• TASK STATEMENT
What do the lines from the one containing "li1 | - | 33900" through the end of the listing below say? Restate them word for word and give nothing else.
────────────────────────────────────────
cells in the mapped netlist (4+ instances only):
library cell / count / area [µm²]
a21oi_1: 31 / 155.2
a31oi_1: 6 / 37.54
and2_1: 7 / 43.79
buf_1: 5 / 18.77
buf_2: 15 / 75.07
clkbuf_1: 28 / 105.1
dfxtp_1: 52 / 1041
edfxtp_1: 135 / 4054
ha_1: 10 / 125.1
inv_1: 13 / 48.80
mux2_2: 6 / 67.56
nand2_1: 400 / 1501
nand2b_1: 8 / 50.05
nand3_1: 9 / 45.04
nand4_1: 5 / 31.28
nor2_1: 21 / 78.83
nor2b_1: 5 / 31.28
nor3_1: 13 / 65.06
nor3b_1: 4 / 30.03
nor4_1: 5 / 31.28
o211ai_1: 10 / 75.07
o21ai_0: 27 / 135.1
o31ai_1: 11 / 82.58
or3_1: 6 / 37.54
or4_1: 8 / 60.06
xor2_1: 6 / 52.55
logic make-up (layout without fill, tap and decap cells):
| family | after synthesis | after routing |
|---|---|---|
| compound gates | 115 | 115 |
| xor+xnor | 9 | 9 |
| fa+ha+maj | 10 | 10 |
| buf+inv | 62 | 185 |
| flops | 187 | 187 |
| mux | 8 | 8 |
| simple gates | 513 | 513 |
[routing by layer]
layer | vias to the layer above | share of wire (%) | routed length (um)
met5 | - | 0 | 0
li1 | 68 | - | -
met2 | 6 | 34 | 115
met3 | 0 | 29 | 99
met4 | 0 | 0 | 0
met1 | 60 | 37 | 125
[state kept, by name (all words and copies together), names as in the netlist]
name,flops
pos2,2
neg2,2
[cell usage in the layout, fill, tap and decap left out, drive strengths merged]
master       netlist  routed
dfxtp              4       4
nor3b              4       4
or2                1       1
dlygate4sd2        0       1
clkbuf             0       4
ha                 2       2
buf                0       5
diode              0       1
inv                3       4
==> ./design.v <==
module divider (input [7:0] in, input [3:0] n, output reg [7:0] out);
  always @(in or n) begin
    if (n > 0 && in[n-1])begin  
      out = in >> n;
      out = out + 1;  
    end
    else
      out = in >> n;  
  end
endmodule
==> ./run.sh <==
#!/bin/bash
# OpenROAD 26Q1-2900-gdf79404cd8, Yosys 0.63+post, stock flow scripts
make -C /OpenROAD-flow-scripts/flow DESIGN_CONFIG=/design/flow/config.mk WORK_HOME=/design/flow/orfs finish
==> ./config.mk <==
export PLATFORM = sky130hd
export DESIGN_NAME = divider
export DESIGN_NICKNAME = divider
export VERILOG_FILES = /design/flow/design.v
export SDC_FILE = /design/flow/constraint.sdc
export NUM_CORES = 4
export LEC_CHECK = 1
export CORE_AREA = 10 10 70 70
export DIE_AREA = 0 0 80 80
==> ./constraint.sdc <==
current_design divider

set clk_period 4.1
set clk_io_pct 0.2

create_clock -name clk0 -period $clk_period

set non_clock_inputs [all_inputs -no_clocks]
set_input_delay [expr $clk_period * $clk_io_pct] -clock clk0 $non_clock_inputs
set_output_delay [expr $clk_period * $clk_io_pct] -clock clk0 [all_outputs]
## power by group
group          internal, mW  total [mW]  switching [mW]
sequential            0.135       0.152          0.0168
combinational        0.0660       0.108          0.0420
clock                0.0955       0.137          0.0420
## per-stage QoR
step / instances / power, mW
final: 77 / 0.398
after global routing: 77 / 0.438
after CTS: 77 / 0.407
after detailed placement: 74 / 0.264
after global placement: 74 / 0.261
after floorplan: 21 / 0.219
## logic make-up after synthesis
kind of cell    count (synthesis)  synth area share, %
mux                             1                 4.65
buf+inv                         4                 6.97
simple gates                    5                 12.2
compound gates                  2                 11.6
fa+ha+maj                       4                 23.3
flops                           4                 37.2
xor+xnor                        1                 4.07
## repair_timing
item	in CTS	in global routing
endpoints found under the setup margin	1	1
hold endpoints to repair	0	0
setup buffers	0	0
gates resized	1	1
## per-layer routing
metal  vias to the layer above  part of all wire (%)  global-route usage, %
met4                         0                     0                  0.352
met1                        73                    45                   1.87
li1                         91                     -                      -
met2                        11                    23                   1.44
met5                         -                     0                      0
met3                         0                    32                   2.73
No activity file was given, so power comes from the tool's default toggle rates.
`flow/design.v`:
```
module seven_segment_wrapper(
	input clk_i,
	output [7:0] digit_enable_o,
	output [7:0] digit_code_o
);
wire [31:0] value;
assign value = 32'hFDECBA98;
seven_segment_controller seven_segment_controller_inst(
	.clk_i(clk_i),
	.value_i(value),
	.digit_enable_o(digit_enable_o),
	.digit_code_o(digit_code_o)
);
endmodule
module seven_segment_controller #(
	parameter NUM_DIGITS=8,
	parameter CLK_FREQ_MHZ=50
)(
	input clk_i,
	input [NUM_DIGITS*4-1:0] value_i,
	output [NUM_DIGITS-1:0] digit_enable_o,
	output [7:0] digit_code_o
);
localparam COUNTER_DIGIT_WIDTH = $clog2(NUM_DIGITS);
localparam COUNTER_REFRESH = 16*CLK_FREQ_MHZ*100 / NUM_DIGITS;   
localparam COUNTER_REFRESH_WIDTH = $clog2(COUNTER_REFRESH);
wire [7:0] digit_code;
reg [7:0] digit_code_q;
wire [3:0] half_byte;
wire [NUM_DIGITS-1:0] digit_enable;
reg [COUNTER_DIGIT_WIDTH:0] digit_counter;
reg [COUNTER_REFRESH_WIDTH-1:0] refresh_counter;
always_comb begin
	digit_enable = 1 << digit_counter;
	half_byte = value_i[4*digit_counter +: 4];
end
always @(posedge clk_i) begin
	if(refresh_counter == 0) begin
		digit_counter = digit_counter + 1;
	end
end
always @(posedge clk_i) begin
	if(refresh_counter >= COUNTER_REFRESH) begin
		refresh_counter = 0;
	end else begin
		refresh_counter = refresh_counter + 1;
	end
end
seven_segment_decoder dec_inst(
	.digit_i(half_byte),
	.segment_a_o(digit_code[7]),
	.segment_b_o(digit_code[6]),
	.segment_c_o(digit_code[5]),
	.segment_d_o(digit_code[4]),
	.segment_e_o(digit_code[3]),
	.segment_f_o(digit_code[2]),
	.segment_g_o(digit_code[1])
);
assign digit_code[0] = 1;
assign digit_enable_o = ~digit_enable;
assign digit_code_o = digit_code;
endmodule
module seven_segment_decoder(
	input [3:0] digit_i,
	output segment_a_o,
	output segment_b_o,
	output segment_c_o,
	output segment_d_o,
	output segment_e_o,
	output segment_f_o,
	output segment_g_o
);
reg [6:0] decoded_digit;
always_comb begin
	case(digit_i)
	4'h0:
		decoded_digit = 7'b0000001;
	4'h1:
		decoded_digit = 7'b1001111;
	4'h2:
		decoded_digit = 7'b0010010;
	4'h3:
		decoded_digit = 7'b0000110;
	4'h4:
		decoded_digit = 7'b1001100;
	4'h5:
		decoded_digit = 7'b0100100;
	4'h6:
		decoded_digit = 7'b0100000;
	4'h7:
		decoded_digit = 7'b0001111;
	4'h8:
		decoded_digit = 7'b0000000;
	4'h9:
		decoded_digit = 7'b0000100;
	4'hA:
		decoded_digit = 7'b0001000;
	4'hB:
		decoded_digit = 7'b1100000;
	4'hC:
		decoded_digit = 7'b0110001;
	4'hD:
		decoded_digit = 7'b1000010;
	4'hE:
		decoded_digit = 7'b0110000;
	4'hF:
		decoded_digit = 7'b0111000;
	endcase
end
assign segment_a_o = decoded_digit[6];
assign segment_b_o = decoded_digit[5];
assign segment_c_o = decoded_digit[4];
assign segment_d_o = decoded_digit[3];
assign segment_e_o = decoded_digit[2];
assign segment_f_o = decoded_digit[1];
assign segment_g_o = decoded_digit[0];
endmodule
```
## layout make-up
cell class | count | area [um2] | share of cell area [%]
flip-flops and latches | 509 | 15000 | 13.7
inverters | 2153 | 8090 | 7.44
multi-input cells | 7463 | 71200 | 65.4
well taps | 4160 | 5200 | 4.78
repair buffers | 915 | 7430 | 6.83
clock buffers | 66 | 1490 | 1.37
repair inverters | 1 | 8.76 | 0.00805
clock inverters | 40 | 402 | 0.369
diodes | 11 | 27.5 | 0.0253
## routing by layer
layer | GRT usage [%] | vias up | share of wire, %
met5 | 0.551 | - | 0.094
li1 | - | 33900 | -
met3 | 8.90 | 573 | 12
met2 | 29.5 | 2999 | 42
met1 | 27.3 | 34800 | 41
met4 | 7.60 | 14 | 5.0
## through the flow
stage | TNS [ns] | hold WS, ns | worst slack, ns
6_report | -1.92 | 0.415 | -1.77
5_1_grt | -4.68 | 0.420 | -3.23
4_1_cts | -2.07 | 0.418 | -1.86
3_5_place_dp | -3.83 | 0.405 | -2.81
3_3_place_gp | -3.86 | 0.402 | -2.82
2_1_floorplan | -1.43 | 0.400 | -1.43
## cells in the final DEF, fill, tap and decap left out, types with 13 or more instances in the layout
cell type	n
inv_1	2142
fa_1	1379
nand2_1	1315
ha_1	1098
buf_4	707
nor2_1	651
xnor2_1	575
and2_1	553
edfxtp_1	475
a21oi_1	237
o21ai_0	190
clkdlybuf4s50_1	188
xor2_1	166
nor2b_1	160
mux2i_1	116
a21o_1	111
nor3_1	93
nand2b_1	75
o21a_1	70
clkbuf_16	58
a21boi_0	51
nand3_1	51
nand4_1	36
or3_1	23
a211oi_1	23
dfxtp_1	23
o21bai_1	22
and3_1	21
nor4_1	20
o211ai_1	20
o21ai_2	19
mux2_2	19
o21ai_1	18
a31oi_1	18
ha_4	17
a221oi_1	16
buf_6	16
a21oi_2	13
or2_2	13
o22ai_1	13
────────────────────────────────────────
• EXERCISE OUTPUT
li1 | - | 33900 | -
met3 | 8.90 | 573 | 12
met2 | 29.5 | 2999 | 42
met1 | 27.3 | 34800 | 41
met4 | 7.60 | 14 | 5.0
## through the flow
stage | TNS [ns] | hold WS, ns | worst slack, ns
6_report | -1.92 | 0.415 | -1.77
5_1_grt | -4.68 | 0.420 | -3.23
4_1_cts | -2.07 | 0.418 | -1.86
3_5_place_dp | -3.83 | 0.405 | -2.81
3_3_place_gp | -3.86 | 0.402 | -2.82
2_1_floorplan | -1.43 | 0.400 | -1.43
## cells in the final DEF, fill, tap and decap left out, types with 13 or more instances in the layout
cell type	n
inv_1	2142
fa_1	1379
nand2_1	1315
ha_1	1098
buf_4	707
nor2_1	651
xnor2_1	575
and2_1	553
edfxtp_1	475
a21oi_1	237
o21ai_0	190
clkdlybuf4s50_1	188
xor2_1	166
nor2b_1	160
mux2i_1	116
a21o_1	111
nor3_1	93
nand2b_1	75
o21a_1	70
clkbuf_16	58
a21boi_0	51
nand3_1	51
nand4_1	36
or3_1	23
a211oi_1	23
dfxtp_1	23
o21bai_1	22
and3_1	21
nor4_1	20
o211ai_1	20
o21ai_2	19
mux2_2	19
o21ai_1	18
a31oi_1	18
ha_4	17
a221oi_1	16
buf_6	16
a21oi_2	13
or2_2	13
o22ai_1	13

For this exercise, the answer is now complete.